These are my links for March 9th from 10:52 to 11:46:

  • California Census data will bring a big shift in Legislative and Congressional Districts – When state legislators drew new districts for themselves and their congressional colleagues in 2001, they were interested only in political impacts and largely ignored demographic changes revealed in the 2000 census.
    The bipartisan gerrymander was aimed at preserving the numerical status quo in both the 120-member Legislature and the 53-member congressional delegation by designating the partisan ownership of every district.

    The public's adverse reaction to the insider deal, however, led to a 2008 ballot measure that shifted legislative redistricting to an independent "citizens' commission" and a 2010 measure that added congressional seats to its duties.

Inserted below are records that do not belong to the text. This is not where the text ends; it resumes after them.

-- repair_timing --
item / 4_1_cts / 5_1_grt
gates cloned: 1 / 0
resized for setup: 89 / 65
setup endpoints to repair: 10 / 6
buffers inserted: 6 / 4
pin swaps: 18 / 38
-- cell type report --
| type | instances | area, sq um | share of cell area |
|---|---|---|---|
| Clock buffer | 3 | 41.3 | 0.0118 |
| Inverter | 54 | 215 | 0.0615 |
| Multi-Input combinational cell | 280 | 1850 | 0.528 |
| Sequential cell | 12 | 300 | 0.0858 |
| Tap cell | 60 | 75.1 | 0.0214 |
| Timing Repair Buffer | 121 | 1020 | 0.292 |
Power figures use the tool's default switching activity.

    On Tuesday, the Census Bureau released the detailed 2010 census data that the commission will use to draw new legislative and congressional districts, as well as four Board of Equalization districts, and the numbers confirmed that big changes are in the air.

    ==========

    There will be some big shifts to the detriment of the dominant Democrats, especially in Northern California and the coastal areas.

  • Sarah Palin Would Base Presidential Campaign in Arizona – Like Goldwater in ’64? – A source tells Ben Smith that Sarah Palin would base her possible presidential campaign in Scottsdale, Arizona, close to where Bristol Palin recently bought a house.

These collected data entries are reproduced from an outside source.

==> src/rtl/noc_axilite_req_arbiter.sv <==
// rtl/noc_axilite_req_arbiter.sv - AXI-lite read/write to NoC request arbiter with outstanding tracking
module noc_axilite_req_arbiter #(
    parameter int ADDR_WIDTH      = 64,
    parameter int DATA_WIDTH      = 512,
    parameter int MAX_OUTSTANDING = 16,
    parameter int HALF_SEL_BIT    = 6
) (
    input  logic                    clk,
    input  logic                    rst_n,
    input  logic [ADDR_WIDTH-1:0]   s_axi_araddr,
    input  logic                    s_axi_arvalid,
    output logic                    s_axi_arready,
    input  logic [ADDR_WIDTH-1:0]   s_axi_awaddr,
    input  logic                    s_axi_awvalid,
    output logic                    s_axi_awready,
    input  logic [DATA_WIDTH-1:0]   s_axi_wdata,
    input  logic [DATA_WIDTH/8-1:0] s_axi_wstrb,
    input  logic                    s_axi_wvalid,
    output logic                    s_axi_wready,
    output logic                    req_valid,
    input  logic                    req_ready,
    output logic [1:0]              req_type,
    output logic [ADDR_WIDTH-1:0]   req_addr,
    output logic [DATA_WIDTH-1:0]   req_data,
    output logic [DATA_WIDTH/8-1:0] req_strb,
    output logic                    transaction_type_wr,
    output logic [2:0]              transaction_type_wr_data,
    input  logic                    rsp_done,
    output logic [4:0]              outstanding,
    output logic                    err_underflow
);

    typedef enum logic {
        S_IDLE  = 1'b0,
        S_ISSUE = 1'b1
    } state_t;

    localparam logic [1:0] TYPE_LOAD  = 2'd1;
    localparam logic [1:0] TYPE_STORE = 2'd2;
    localparam logic [4:0] MAX_OUT    = 5'(MAX_OUTSTANDING);

    state_t                  r_state;
    state_t                  w_state_nxt;
    logic [1:0]              r_type;
    logic [ADDR_WIDTH-1:0]   r_addr;
    logic [DATA_WIDTH-1:0]   r_data;
    logic [DATA_WIDTH/8-1:0] r_strb;
    logic [4:0]              r_outstanding;
    logic                    r_err_underflow;
    logic                    r_last_wr;

    logic w_has_room;
    logic w_rd_elig;
    logic w_wr_elig;
    logic w_grant_rd;
    logic w_grant_wr;
    logic w_req_fire;
    logic w_dec;

    // Eligibility looks only at the registered count, so a same-cycle rsp_done cannot open a full slot.
    assign w_has_room = (r_outstanding < MAX_OUT);
    assign w_rd_elig  = (r_state == S_IDLE) && s_axi_arvalid && w_has_room;
    assign w_wr_elig  = (r_state == S_IDLE) && s_axi_awvalid && s_axi_wvalid && w_has_room;
    assign w_req_fire = (r_state == S_ISSUE) && req_ready;
    assign w_dec      = rsp_done && (r_outstanding != 5'd0);

    always_ff @(posedge clk or negedge rst_n) begin
        if (!rst_n) begin
            r_state <= S_IDLE;
        end else begin
            r_state <= w_state_nxt;
        end
    end

    always_comb begin
        w_state_nxt   = r_state;
        w_grant_rd    = 1'b0;
        w_grant_wr    = 1'b0;
        s_axi_arready = 1'b0;
        s_axi_awready = 1'b0;
        s_axi_wready  = 1'b0;
        req_valid     = 1'b0;
        case (r_state)
            S_IDLE: begin
                w_grant_rd    = w_rd_elig && (!w_wr_elig || r_last_wr);
                w_grant_wr    = w_wr_elig && !w_grant_rd;
                s_axi_arready = w_grant_rd;
                s_axi_awready = w_grant_wr;
                s_axi_wready  = w_grant_wr;
                if (w_grant_rd || w_grant_wr) begin
                    w_state_nxt = S_ISSUE;
                end
            end
            S_ISSUE: begin
                req_valid = 1'b1;
                if (req_ready) begin
                    w_state_nxt = S_IDLE;
                end
            end
            default: w_state_nxt = S_IDLE;
        endcase
    end

    always_ff @(posedge clk or negedge rst_n) begin
        if (!rst_n) begin
            r_type    <= 2'd0;
            r_addr    <= '0;
            r_data    <= '0;
            r_strb    <= '0;
            r_last_wr <= 1'b1;
        end else if (w_grant_rd) begin
            r_type <= TYPE_LOAD;
            r_addr <= s_axi_araddr;
            r_data <= '0;
            r_strb <= '0;
        end else if (w_grant_wr) begin
            r_type <= TYPE_STORE;
            r_addr <= s_axi_awaddr;
            r_data <= s_axi_wdata;
            r_strb <= s_axi_wstrb;
        end else if (w_req_fire) begin
            r_last_wr <= (r_type == TYPE_STORE);
        end
    end

    always_ff @(posedge clk or negedge rst_n) begin
        if (!rst_n) begin
            r_outstanding   <= 5'd0;
            r_err_underflow <= 1'b0;
        end else begin
            if (w_req_fire && !w_dec) begin
                r_outstanding <= r_outstanding + 5'd1;
            end else if (!w_req_fire && w_dec) begin
                r_outstanding <= r_outstanding - 5'd1;
            end
            if (rsp_done && (r_outstanding == 5'd0)) begin
                r_err_underflow <= 1'b1;
            end
        end
    end

    assign req_type                 = r_type;
    assign req_addr                 = r_addr;
    assign req_data                 = r_data;
    assign req_strb                 = r_strb;
    assign transaction_type_wr      = w_req_fire;
    assign transaction_type_wr_data = {r_type, r_addr[HALF_SEL_BIT]};
    assign outstanding              = r_outstanding;
    assign err_underflow            = r_err_underflow;

endmodule

==> config.mk <==
export PLATFORM = sky130hd
export DESIGN_NAME = noc_axilite_req_arbiter
export DESIGN_NICKNAME = d
export VERILOG_FILES = /design/src/rtl/noc_axilite_req_arbiter.sv
export SDC_FILE = /design/constraint.sdc
export NUM_CORES = 1
export LEC_CHECK = 0
export ABC_AREA = 0
export CAP_MARGIN = 25
export CORE_AREA = 2 2 540 542
export DETAILED_ROUTE_END_ITERATION = 6
export DIE_AREA = 0 0 542 544
export DONT_BUFFER_PORTS = 1
export GPL_TIMING_DRIVEN = 0
export PLACE_DENSITY = 0.3
export SLEW_MARGIN = 20
export SYNTH_ARGS = -nofsm -noshare
export SYNTH_HDL_FRONTEND = slang
export SYNTH_SLANG_ARGS = --single-unit
==> constraint.sdc <==
create_clock -name clk -period 3.07 [get_ports clk]
set_clock_uncertainty 0.15 [all_clocks]
set_input_delay 0.614 -clock clk [delete_from_list [all_inputs] [get_ports clk]]
set_output_delay 0.614 -clock clk [all_outputs]
set_load 0.03 [all_outputs]
**Word-level counts from Yosys, hierarchy flattened**

Index checks and enable logic that the tools add are counted.

- Logic and storage cells: 54
- Output and inout port bits: 656
- Flip-flop bits (word level): 650
- Bits of input ports: 711

- Add/subtract/negate cells: 2
- Equal/unequal tests: 1
- Bitwise logic cells: 3
- Reductions and logical operators: 23
- Magnitude comparators: 1
- Multiplexer cells: 16

Operators with widths:

| cell | number |
|---|---|
| $mux 512 | 2 |
| $mux 64 | 4 |
| $logic_and 1x1->1 | 12 |
| $mux 5 | 2 |
| $add 5x1->5 const B | 1 |
| $logic_not 5->1 | 1 |
| $lt 5x5->1 const B | 1 |
| $mux 1 | 5 |
| $reduce_bool 5->1 | 1 |
| $sub 5x1->5 const B | 1 |
| $logic_not 1->1 | 4 |
| $mux 2 | 2 |
| $reduce_bool 2->1 | 2 |
| $not 1->1 | 3 |
| $reduce_and 3->1 | 1 |
| $eq 2x2->1 const B | 1 |
| $logic_or 1x1->1 | 2 |
| $pmux 1 s2 | 1 |

**Longest topological paths before layout**

Gate-level depths: netlist (run 1).

- Depth in word-level cells: 12
- Depth in mapped cells: 9
- Mapped depth without buffers: 9

**Worst setup path after synthesis (run 1)**

OpenSTA, ideal clock, no wires.

- Path type: input port to output port
- Start: input port s_axi_wvalid
- End: output port s_axi_wready
- Data required time: 2.306 ns
- Stages on the path: 7
- Setup slack: 0.315 ns
- Path buffers: 5
- Arrival: 1.991 ns
- Cells stage by stage: nor4bb_1 -> buf_4 -> a21boi_2 -> buf_4 -> buf_4 -> buf_4 -> buf_4

- Longest elaborated chain between the ends: 8

RTL lines:

| element | RTL line | text |
|---|---|---|
| from (decl) | 18 | `input logic s_axi_wvalid,` |
| $logic_and 1x1->1 (*) (2 in a row) | 63 | `assign w_wr_elig = (r_state == S_IDLE) && s_axi_awvalid && s_axi_wvalid && w_has_room;` |
| $logic_not 1->1 | 85 | `w_grant_rd = w_rd_elig && (!w_wr_elig \|\| r_last_wr);` |
| $logic_or 1x1->1 | 85 |  |
| $logic_and 1x1->1 | 85 |  |
| $logic_not 1->1 | 86 | `w_grant_wr = w_wr_elig && !w_grant_rd;` |
| $logic_and 1x1->1 (*) | 86 |  |
| $mux 1 (*) | - |  |
| to (decl) | 19 | `output logic s_axi_wready,` |

Every way passes the cells marked *; elsewhere a longest branch is shown, timed or not.

**Worst setup path after layout (run 1)**

- Start: register r_outstanding[4] (netlist: outstanding[4])
- End: output port s_axi_wready

- Longest elaborated chain between the ends: 8
- Elaborated cells on any way between the ends: 9
- Those cells by class: order compare: 1; mux: 1; reduce/logical: 7

RTL lines:

| element | RTL line | text |
|---|---|---|
| from (decl) | 48 | `logic [4:0] r_outstanding;` |
| from (signal assigned) | 132 | `r_outstanding <= r_outstanding + 5'd1;` |
| from (signal assigned) | 134 | `r_outstanding <= r_outstanding - 5'd1;` |
| $lt 5x5->1 (*) | 61 | `assign w_has_room = (r_outstanding < MAX_OUT);` |
| $logic_and 1x1->1 | 63 |  |
| $logic_not 1->1 | 85 |  |
| $logic_or 1x1->1 | 85 |  |
| $logic_and 1x1->1 | 85 |  |
| $logic_not 1->1 | 86 |  |
| $logic_and 1x1->1 (*) | 86 |  |
| $mux 1 (*) | - |  |

Marks and branches as above.

==> metrics.md, run 1 <==
| Metric | Value |
|---|---|
| Peak Freq | 0.287 GHz |
| Final TNS setup | -0.685 ns |
| Clk buf depth | 4 |
| CTS Hold Bufs | 706 |
| GR Layer Usage met2 | 19.1% |
| Number of enable flip-flop cells after synthesis | 0 |
| Most frequent cells after synthesis | dfrtp_1, a22o_1, clkbuf_1, buf_2, inv_1 |
| Crit path top cell by count | buf_16 |
| Hold crit path type | input pin to async pin |
| Switching Share | 49.2% |
| Vias in the first global route | 20532 |
| Clock Power Share | 23.0% |
| Measured slew at the worst slew-check pin | 1.04 ns |
| Flop2flop setup slack | 0.09 ns |
| Most common cell in the netlist | dfrtp_1 |
| DP HPWL | 156000 um |
| Reg2reg path depth | 9 |
| Syn_area_per_cell | 14.9 um^2 |
| GR Overflow Total | 0 |
| Clock-pin slew on the worst setup and hold paths | 0.06 ns |
| Flop pwr share | 57.9% |
| Worst IR Drop VDD | 417 uV |
| CTS tree | done |
| Status | finished with violations |
| DR vias | 20024 |
| Yosys warning count | 0 |
| Reg-to-reg startpoint | outstanding[4]$_DFFE_PN0P_ |
| Syn nets | 2287 |
| Global Route Usage Sum | 12.1% |
| Slew Viols, Final | 0 |
| Sink Count | 650 |
| Syn-to-layout area delta | 64.8% |
| Placed insts | 5377 |
| Critical path depth in cells | 7 |
| Crit path capture | s_axi_wready |
| R2r endpoint | req_addr[30]$_DFFE_PN0P_ |
| Routed WL per cell | 29.6 um |
| Int Power | 21.8 mW |
| Critical path endpoint category | primary output |
| Normalized max-slew margin | 30.9% |
| Yosys cell types | 31 |
| Sequential share of the synthesized area | 69.7% |
| Area of the core | 289000 um^2 |
| Chip width | 542 um |
| # rows | 198 |
| Die ar. | 295000 um^2 |
| Worst-Skew Late Latency | 0.77 ns |
| H-tree Lvls | 3 |
| Comb pwr share | 19.1% |
| Layout fillers | 32373 |
| CP startpoint | outstanding[4]$_DFFE_PN0P_ |
| Layout cells sized above 1 | 9.33% |
| CTS Root Buffer Type | clkbuf_16 |
| Largest net degree at the start of global routing | 147 |
| Fin Hold WS | -0.603 ns |
| PD cells | 1120 nW/um^2 |
| Final-stage net count | 3091 |
| Initial Utilization | 8.06% |
| Critical-path cell list | nor4bb_1, bufbuf_16, a21boi_4, buf_12, buf_16, buf_16, buf_8 |
| CP arrival | 2.73 ns |
| First-pass GRT wire length | 232000 um |
| Cell Area, Synth | 23300 um^2 |
| Routing usage on met3 | 6.16% |
| CP top delay family | buffers and inverters |
| Die Y | 544 um |
| Final setup vio count | 2 |
| Yosys reg bits | 650 |
| Via/cell ratio | 3.16 |
| Mapped Cells | 1570 |
| Initial antenna violation count | 170 |
| Initial DRC count | 1807 |
| DRT antenna net count | 0 |
| First drt pass iteration count | 7 |
| Worst Setup Path Type | flop to primary output |
| Top Ports | 1367 |
| Critical path buffer and inverter count | 5 |
| Synth Flop Type | dfrtp_1 |
| Unrepaired setup endpoints after global routing | yes |
| Routing usage on met1 | 13.6% |
| RD Place Congestion | 1.01 |
| Failing checks | design-rule violations, negative hold slack, negative setup slack |
| WP data required | 2.31 ns |
| Largest area contributor in the netlist | dfrtp_1 |
| Hold Violations, Final | 377 |
| Worst Path Max Fanout | 6 |
| DRC | 12 |
| Final Cycle Share | 114% |
| # port buffers | 0 |
| CP peak stage delay | 0.52 ns |
| GR peak layer | met2 |
| Startpoint Class | flop |
| LEAKAGE | 16.4 nW |
| Slowest stage cell, crit path | dfrtp_2 |
| Final worst slack | -0.419 ns |
| MaxCap Viol Count | 0 |
| FFs w/ async S/R, synth | 100% |
| Non-Filler Instances | 6328 |
| CTS buffer count | 84 |
| DP Worst Slack | -1.32 ns |
| Synth area leaders | dfrtp_1, a22o_1, a222oi_1 |
| Crit path time final | 3.49 ns |
| Post-Route WL | 188000 um |
| Top cell type's share of synthesized area | 69.6% |
| NetSw | 21.1 mW |
==> through the flow <==
stage,hold WS [ns],area (um^2),util (%),power (mW)
floorplan,0.168,23300,-,26.1
global placement,0.190,28100,9.70,31.9
detailed placement,0.172,28300,9.77,31.9
CTS,-0.696,38200,13.2,43.5
global route,-0.680,38300,13.2,44.8
finish,-0.603,38400,13.3,43.0
==> power groups by stage <==
stage	registers, mW	logic, mW	clock network (mW)
detailed placement	25.1	6.86	0
global placement	25.3	6.60	0
finish	24.9	8.20	9.88
floorplan	21.2	4.89	0
CTS	25.0	8.27	10.3
global route	25.2	8.98	10.5
==> repair_timing <==
item | CTS | global route
resized for setup | 34 | 8
setup endpoints to repair | 628 | 18
cloned | 1 | 0
pin swaps | 1 | 1
hold endpoints to repair | 1019 | 377
buffers inserted | 5 | 0
==> sequential cells by signal, summed over array words and instances (netlist names) <==
name,count
req_strb,64
r_last_wr,1
req_type,2
err_underflow,1
req_addr,64
r_state,1
req_data,512
outstanding,5
==> logic make-up after synthesis <==
family / count (synthesis) / share of synthesized area [%]
adders and majority gates: 6 / 0.354
AOI/OAI and AO/OA: 653 / 24.4
and+or+nand+nor: 34 / 0.670
muxes: 16 / 0.687
xor gates and xnor gates: 4 / 0.150
DFF: 650 / 69.7
buffers and inverters: 207 / 3.97
==> cell type report <==
| type | instances | area [um^2] | area share, % |
|---|---|---|---|
| clock inverter | 18 | 245 | 0.638 |
| tap | 3800 | 4750 | 12.4 |
| inverter | 53 | 199 | 0.518 |
| sequential | 650 | 16300 | 42.3 |
| timing repair buffer | 719 | 7300 | 19.0 |
| clock buffer | 127 | 2410 | 6.28 |
| antenna | 95 | 238 | 0.618 |
| buffer | 153 | 877 | 2.28 |
| multi-input combinational | 713 | 6140 | 16.0 |
==> per-layer routing <==
| metal | wire length [um] | part of all wire [%] |
|---|---|---|
| met5 | 653 | 0.35 |
| met4 | 9150 | 4.9 |
| met2 | 83400 | 44 |
| met1 | 70800 | 38 |
| met3 | 23700 | 13 |
==> how the worst min path moves through the flow <==
stage               startpoint                   endpoint  slack, ns  cells after the start
CTS                      rst_n   req_data[75]$_DFFE_PN0P_      -0.70                      0
global placement         rst_n   req_data[75]$_DFFE_PN0P_       0.19                      0
floorplan                rst_n  err_underflow$_DFFE_PN0P_       0.17                      0
detailed placement       rst_n   req_data[75]$_DFFE_PN0P_       0.17                      0
global route             rst_n   req_data[75]$_DFFE_PN0P_      -0.68                      0
finish                   rst_n   req_data[75]$_DFFE_PN0P_      -0.60                      0
==> layout by cell type (no fill, tap or decap), drive strengths merged <==
master         n
dlygate4sd3  706
dfrtp        649
a22o         576
clkbuf       206
diode         95
buf           85
inv           55
a222oi        49
nand2         19
o21ai         19
mux2i         16
clkinv        12
nor2           5
ha             5
bufinv         4
a21oi          3
xnor2          3
o21bai         2
nor2b          2
and2           2
bufbuf         2
nand3          1
xor2           1
a31o           1
nand3b         1
and3           1
a21o           1
or4            1
o211a          1
nor4bb         1
a21boi         1
nor3           1
fa             1
dfstp          1
(Power assumes the default switching activity.)
==> run 2, diff against run 1 <==
--- a/config.mk
+++ b/config.mk
@@ -13,7 +13,7 @@
 export DONT_BUFFER_PORTS = 1
 export GPL_TIMING_DRIVEN = 0
 export PLACE_DENSITY = 0.3
-export SLEW_MARGIN = 20
+export SLEW_MARGIN = 10
 export SYNTH_ARGS = -nofsm -noshare
 export SYNTH_HDL_FRONTEND = slang
 export SYNTH_SLANG_ARGS = --single-unit
==> metrics.md, run 2 (synthesis gave the netlist of run 1 again) <==
| Metric | Value |
|---|---|
| Status | finished with violations |
| Initial Utilization | 8.06% (unchanged) |
| Non-Filler Instances | 6333 (+0.079%) |
| Clk buf depth | 4 (unchanged) |
| Initial DRC count | 1850 (+2.4%) |
| Die Y | 544 um (unchanged) |
| Largest net degree at the start of global routing | 158 (+7.5%) |
| CP peak stage delay | 0.51 ns (about the same) |
| Critical path endpoint category | primary output |
| Routed WL per cell | 29.6 um (-0.11%) |
| Peak Freq | 0.292 GHz (+2.0%) |
| DRC | 5 (-7) |
| DRT antenna net count | 0 (unchanged) |
| H-tree Lvls | 3 (unchanged) |
| GR Overflow Total | 0 (unchanged) |
| Top Ports | 1367 (unchanged) |
| # rows | 198 (unchanged) |
| Unrepaired setup endpoints after global routing | yes |
| Global Route Usage Sum | 12.1% (-0.022 points) |
| Placed insts | 5381 (+0.074%) |
| RD Place Congestion | 1.01 (unchanged) |
| Final Cycle Share | 111% (-2.2 points) |
| Startpoint Class | flop |
| CTS buffer count | 85 (+1.2%) |
| DP HPWL | 156000 um (+0.35%) |
| Chip width | 542 um (unchanged) |
| Measured slew at the worst slew-check pin | 1.07 ns (+0.0348 ns) |
| Worst IR Drop VDD | 602 uV (+44%) |
| Clock-pin slew on the worst setup and hold paths | 0.06 ns (about the same) |
| Final setup vio count | 2 (unchanged) |
| MaxCap Viol Count | 0 (unchanged) |
| Area of the core | 289000 um^2 (unchanged) |
| CTS tree | done |
| Largest register FFs | 512 (unchanged) |
| Layout cells sized above 1 | 10.2% (+0.89 points) |
| Critical-path cell list | nor4bb_2, bufbuf_16, a21boi_4, buf_12, buf_16, buf_8 |
| Vias in the first global route | 20380 (-0.74%) |
| Worst-Skew Late Latency | 0.78 ns (about the same) |
| Worst Path Max Fanout | 6 (unchanged) |
| Die ar. | 295000 um^2 (unchanged) |
| Layout fillers | 32329 (-0.14%) |
| Final-stage net count | 3097 (+0.19%) |
| LEAKAGE | 16.5 nW (+0.69%) |
| CP arrival | 2.66 ns (-0.07 ns) |
| Post-Route WL | 188000 um (about the same) |
| Hold crit path type | input pin to flop |
| Normalized max-slew margin | 28.5% (-2.3 points) |
| Slew Viols, Final | 0 (unchanged) |
| CTS Root Buffer Type | clkbuf_16 |
| First drt pass iteration count | 7 (unchanged) |
| WP data required | 2.31 ns (about the same) |
| DR vias | 20172 (+0.74%) |
| Initial antenna violation count | 168 (-1.2%) |
| Sink Count | 650 (unchanged) |
| Commonest non-fill, non-tap cells in the layout | dlygate4sd3_1, dfrtp_1, a22o_1 |
| Failing checks | design-rule violations, negative setup slack |
| Syn-to-layout area delta | 65.6% |
| PD cells | 1120 nW/um^2 (+0.38%) |
| Fin Hold WS | 0.212 ns (+0.814 ns) |
| Slowest stage cell, crit path | dfrtp_2 |
| # port buffers | 0 (unchanged) |
| Hold Violations, Final | 0 (-100%) |
| Commonest non-fill, non-tap cell in the layout | dlygate4sd3_1 |
| Worst Setup Path Type | flop to primary output |
| Crit path time final | 3.42 ns (-0.0671 ns) |
| First-pass GRT wire length | 232000 um (-0.12%) |
| Final worst slack | -0.352 ns (+0.0671 ns) |
| DP Worst Slack | -1.37 ns (-0.0569 ns) |
| Via/cell ratio | 3.19 (+0.66%) |
run 2: routing by layer:
layer  vias up  wire length (um)  GRT usage [%]
met2      1532             82000           18.6
met1     10156             71000           13.7
met4       106             10800           6.27
met3       510             23100           5.93
met5         -               718         0.0325
li1       7868                 -              -
run 2: final cells by class:
type	count	area, um^2	area share, %
buffer	152	873	2.26
multi-input combinational	713	6150	15.9
antenna	97	243	0.628
clock buffer	122	2460	6.36
clock inverter	21	320	0.829
timing repair buffer	725	7370	19.1
inverter	53	199	0.515
sequential	650	16300	42.1
tap	3800	4750	12.3
run 2: critical path, delay by kind of cell (launching register included):
| family | cells | cell delay, ns |
|---|---|---|
| and+or+nand+nor | 1 | 0.32 |
| AOI/OAI and AO/OA | 1 | 0.24 |
| buffers and inverters | 4 | 0.77 |
| DFF | 1 | 0.51 |
run 2: final timing paths:
kind	depth (start not counted)	end	slack, ns	startpoint
min reg2reg	1	outstanding[4]$_DFFE_PN0P_	0.53	outstanding[4]$_DFFE_PN0P_
max	6	s_axi_wready	-0.35	r_state$_DFF_PN0_
max in group asynchronous	4	req_data[366]$_DFFE_PN0P_	0.45	rst_n
min in group asynchronous	2	req_data[75]$_DFFE_PN0P_	0.28	rst_n
max reg2reg	8	req_data[117]$_DFFE_PN0P_	0.15	r_state$_DFF_PN0_
min	4	outstanding[1]$_DFFE_PN0P_	0.21	rsp_done
run 2: report_power, final:
group / switching, mW / internal (mW)
clock: 4.21 / 6.05
combinational: 4.12 / 4.03
sequential: 13.0 / 12.0
run 2: metrics by stage:
step | total power [mW] | utilization (%) | setup TNS, ns | cell area (um^2)
floorplan | 26.1 | - | 0 | 23300
global placement | 31.9 | 9.70 | -681.96 | 28100
detailed placement | 32.0 | 9.78 | -379.53 | 28300
CTS | 43.8 | 13.3 | -1.07 | 38400
global route | 45.0 | 13.3 | -0.834 | 38500
finish | 43.4 | 13.4 | -0.551 | 38600
run 2: repair_timing:
action	in CTS	in global routing
pin swaps	1	1
hold buffers	708	0
cloned	1	0
endpoints found under the setup margin	628	9
hold endpoints to repair	1000	0
buffers inserted	4	1
resized for setup	51	8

    "Basing a campaign there would be a provocative rejection of any lingering political cost from those who connect her harsh rhetoric and Gabrielle Giffords' shooting — a traditional refusal to retreat. It's also the core of the politically contested, fast-growing new West. And it would also hark back, perhaps not to McCain, more a Washington figure than an Arizona one, but to what now stands as the iconic campaign for many base Republican voters: Goldwater '64

    =========

    Sarah's polling numbers against Obama are not very good. She may be able to win a multi-way GOP primary in some states but that is probably the extent of her campaign.